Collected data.
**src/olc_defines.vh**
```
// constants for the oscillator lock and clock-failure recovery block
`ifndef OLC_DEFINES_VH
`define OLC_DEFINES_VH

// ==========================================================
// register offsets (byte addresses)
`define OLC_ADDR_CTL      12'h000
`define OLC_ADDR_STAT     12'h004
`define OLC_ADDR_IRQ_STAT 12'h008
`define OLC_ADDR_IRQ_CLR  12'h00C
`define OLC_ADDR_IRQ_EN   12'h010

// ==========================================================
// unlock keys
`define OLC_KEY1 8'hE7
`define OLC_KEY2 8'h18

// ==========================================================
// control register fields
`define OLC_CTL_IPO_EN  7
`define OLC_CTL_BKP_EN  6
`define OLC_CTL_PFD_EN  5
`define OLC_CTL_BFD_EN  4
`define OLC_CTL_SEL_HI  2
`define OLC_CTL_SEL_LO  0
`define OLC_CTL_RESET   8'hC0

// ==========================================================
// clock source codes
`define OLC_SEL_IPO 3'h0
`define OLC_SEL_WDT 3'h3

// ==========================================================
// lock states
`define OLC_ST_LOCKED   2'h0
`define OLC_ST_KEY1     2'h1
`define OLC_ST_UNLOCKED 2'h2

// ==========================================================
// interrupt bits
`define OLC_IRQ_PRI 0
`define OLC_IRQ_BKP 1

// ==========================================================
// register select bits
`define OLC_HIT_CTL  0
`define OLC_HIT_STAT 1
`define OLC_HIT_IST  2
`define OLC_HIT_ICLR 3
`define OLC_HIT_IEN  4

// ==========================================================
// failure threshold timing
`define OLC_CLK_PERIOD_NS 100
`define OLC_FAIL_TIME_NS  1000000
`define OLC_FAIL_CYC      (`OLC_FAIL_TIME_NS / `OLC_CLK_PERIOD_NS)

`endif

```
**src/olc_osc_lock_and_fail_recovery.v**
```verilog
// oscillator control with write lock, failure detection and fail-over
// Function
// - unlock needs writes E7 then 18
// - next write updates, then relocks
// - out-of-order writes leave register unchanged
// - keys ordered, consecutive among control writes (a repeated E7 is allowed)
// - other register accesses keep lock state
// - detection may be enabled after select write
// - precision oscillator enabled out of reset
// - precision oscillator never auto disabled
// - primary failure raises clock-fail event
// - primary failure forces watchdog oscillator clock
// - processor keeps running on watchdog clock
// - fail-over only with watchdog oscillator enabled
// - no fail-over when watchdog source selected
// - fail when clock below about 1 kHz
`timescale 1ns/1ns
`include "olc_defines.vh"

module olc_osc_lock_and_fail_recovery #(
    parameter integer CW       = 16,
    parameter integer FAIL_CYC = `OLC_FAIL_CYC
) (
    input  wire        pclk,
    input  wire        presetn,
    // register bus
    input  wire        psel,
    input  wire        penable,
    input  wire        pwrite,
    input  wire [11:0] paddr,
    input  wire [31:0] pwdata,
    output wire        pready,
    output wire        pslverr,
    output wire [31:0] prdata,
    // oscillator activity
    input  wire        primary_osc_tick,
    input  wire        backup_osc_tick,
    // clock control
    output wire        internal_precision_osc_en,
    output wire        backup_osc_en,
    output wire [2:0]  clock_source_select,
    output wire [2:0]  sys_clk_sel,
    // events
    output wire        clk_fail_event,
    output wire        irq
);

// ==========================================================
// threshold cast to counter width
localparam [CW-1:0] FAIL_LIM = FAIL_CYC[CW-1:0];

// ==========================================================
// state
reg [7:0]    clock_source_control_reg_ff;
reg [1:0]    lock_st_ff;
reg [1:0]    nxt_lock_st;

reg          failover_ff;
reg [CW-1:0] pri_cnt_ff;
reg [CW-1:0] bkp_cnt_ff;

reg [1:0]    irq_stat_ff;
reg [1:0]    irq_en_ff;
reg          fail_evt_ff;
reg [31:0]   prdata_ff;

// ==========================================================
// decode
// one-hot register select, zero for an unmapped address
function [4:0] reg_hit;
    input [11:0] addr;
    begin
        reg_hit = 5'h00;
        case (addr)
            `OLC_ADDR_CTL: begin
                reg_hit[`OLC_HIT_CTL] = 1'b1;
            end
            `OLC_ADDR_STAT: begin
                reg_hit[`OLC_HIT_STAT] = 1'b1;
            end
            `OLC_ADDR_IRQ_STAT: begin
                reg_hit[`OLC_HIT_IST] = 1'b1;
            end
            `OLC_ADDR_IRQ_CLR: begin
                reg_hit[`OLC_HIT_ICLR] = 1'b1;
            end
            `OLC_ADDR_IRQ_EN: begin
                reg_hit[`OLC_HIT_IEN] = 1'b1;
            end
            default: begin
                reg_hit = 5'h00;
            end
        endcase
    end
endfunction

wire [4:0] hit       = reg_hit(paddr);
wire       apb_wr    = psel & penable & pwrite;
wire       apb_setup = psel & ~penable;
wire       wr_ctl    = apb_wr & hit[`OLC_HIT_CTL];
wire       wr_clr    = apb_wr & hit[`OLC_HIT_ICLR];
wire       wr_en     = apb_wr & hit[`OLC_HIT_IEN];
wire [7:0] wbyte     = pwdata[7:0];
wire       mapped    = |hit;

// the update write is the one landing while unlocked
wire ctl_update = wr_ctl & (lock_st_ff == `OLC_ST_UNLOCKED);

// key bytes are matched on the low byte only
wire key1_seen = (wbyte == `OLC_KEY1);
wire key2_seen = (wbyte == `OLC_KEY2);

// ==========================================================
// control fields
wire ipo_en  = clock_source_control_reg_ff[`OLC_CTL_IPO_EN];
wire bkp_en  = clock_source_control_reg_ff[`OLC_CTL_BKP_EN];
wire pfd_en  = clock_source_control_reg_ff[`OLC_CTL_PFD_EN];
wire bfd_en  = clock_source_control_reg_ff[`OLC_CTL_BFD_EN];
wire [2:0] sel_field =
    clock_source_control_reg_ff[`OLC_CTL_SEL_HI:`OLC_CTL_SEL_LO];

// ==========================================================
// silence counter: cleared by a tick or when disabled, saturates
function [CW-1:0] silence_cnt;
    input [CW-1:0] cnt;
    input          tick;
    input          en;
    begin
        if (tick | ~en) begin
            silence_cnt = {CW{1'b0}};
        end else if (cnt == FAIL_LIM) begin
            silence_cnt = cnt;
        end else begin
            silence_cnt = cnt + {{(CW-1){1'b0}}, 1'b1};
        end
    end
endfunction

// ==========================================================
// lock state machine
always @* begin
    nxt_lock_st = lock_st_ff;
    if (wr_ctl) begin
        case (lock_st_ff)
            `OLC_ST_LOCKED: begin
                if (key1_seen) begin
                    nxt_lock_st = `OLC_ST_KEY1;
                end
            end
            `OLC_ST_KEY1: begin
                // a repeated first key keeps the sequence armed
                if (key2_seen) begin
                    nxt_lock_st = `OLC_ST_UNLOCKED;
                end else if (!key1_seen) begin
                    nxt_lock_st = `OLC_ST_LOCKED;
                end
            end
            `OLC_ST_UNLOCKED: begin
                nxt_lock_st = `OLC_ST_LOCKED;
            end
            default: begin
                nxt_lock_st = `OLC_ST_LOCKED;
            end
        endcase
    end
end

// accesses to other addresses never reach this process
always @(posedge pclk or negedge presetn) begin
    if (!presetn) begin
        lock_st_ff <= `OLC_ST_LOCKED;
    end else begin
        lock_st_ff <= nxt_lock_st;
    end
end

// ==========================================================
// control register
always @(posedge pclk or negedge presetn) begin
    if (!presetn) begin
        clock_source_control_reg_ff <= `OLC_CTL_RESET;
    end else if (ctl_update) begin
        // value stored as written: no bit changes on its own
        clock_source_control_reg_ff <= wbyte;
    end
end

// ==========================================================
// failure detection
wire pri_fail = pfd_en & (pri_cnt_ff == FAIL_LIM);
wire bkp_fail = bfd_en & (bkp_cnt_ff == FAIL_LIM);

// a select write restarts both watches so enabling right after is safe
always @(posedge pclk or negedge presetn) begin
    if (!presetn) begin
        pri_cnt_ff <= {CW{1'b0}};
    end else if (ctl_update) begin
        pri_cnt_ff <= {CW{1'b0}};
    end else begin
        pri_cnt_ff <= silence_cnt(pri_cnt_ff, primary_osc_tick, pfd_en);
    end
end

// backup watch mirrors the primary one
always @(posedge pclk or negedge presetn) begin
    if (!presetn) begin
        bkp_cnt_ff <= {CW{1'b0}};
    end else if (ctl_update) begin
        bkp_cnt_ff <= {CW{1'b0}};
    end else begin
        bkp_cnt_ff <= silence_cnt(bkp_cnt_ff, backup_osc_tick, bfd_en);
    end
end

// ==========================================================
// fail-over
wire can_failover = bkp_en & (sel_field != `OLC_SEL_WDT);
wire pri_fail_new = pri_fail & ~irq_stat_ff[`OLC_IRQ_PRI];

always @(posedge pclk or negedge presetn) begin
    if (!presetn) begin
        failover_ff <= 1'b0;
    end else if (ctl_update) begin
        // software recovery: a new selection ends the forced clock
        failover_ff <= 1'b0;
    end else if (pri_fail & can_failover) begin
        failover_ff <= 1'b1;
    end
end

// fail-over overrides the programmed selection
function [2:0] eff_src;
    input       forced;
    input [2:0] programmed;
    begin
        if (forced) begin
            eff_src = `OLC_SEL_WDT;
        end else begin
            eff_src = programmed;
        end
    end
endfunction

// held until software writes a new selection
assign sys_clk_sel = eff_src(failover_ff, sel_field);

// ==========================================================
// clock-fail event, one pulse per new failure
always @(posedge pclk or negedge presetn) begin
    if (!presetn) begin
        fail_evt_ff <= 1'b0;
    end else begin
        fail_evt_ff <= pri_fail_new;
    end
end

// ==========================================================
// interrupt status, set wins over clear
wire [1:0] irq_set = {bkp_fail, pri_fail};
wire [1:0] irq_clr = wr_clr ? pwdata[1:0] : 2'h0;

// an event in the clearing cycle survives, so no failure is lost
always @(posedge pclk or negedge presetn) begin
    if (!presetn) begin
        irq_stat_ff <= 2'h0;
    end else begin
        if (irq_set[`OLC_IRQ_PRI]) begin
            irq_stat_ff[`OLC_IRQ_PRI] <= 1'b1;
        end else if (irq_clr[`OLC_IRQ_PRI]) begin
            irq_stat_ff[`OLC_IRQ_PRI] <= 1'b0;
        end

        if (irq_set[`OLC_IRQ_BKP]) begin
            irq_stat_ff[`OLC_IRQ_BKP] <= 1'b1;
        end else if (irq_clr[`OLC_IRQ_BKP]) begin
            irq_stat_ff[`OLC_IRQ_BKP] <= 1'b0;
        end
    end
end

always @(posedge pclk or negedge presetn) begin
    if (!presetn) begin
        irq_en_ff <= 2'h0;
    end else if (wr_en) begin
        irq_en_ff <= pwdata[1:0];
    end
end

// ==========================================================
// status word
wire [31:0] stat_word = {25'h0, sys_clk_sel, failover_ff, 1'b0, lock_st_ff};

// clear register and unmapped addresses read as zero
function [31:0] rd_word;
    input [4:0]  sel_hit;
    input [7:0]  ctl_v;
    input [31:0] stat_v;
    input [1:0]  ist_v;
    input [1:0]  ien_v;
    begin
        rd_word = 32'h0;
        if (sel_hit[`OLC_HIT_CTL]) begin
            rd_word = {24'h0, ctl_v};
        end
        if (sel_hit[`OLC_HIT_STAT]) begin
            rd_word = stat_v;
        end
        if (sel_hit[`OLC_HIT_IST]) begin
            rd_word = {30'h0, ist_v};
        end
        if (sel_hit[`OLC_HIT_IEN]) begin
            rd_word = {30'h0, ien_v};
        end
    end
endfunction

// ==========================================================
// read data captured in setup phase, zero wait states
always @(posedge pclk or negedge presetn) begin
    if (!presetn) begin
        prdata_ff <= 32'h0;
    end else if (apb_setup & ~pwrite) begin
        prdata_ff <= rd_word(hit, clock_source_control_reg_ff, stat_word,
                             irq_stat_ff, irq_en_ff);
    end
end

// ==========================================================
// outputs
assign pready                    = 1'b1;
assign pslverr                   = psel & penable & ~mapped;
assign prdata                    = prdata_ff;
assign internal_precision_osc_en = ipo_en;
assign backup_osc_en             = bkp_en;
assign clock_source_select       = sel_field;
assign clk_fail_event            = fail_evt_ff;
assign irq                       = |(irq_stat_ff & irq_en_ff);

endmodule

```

YOUR ASSIGNMENT.
Copy out every line of the records that the string "zero" appears in.

ANSWER TO THE EXERCISE.
// one-hot register select, zero for an unmapped address
// clear register and unmapped addresses read as zero
// read data captured in setup phase, zero wait states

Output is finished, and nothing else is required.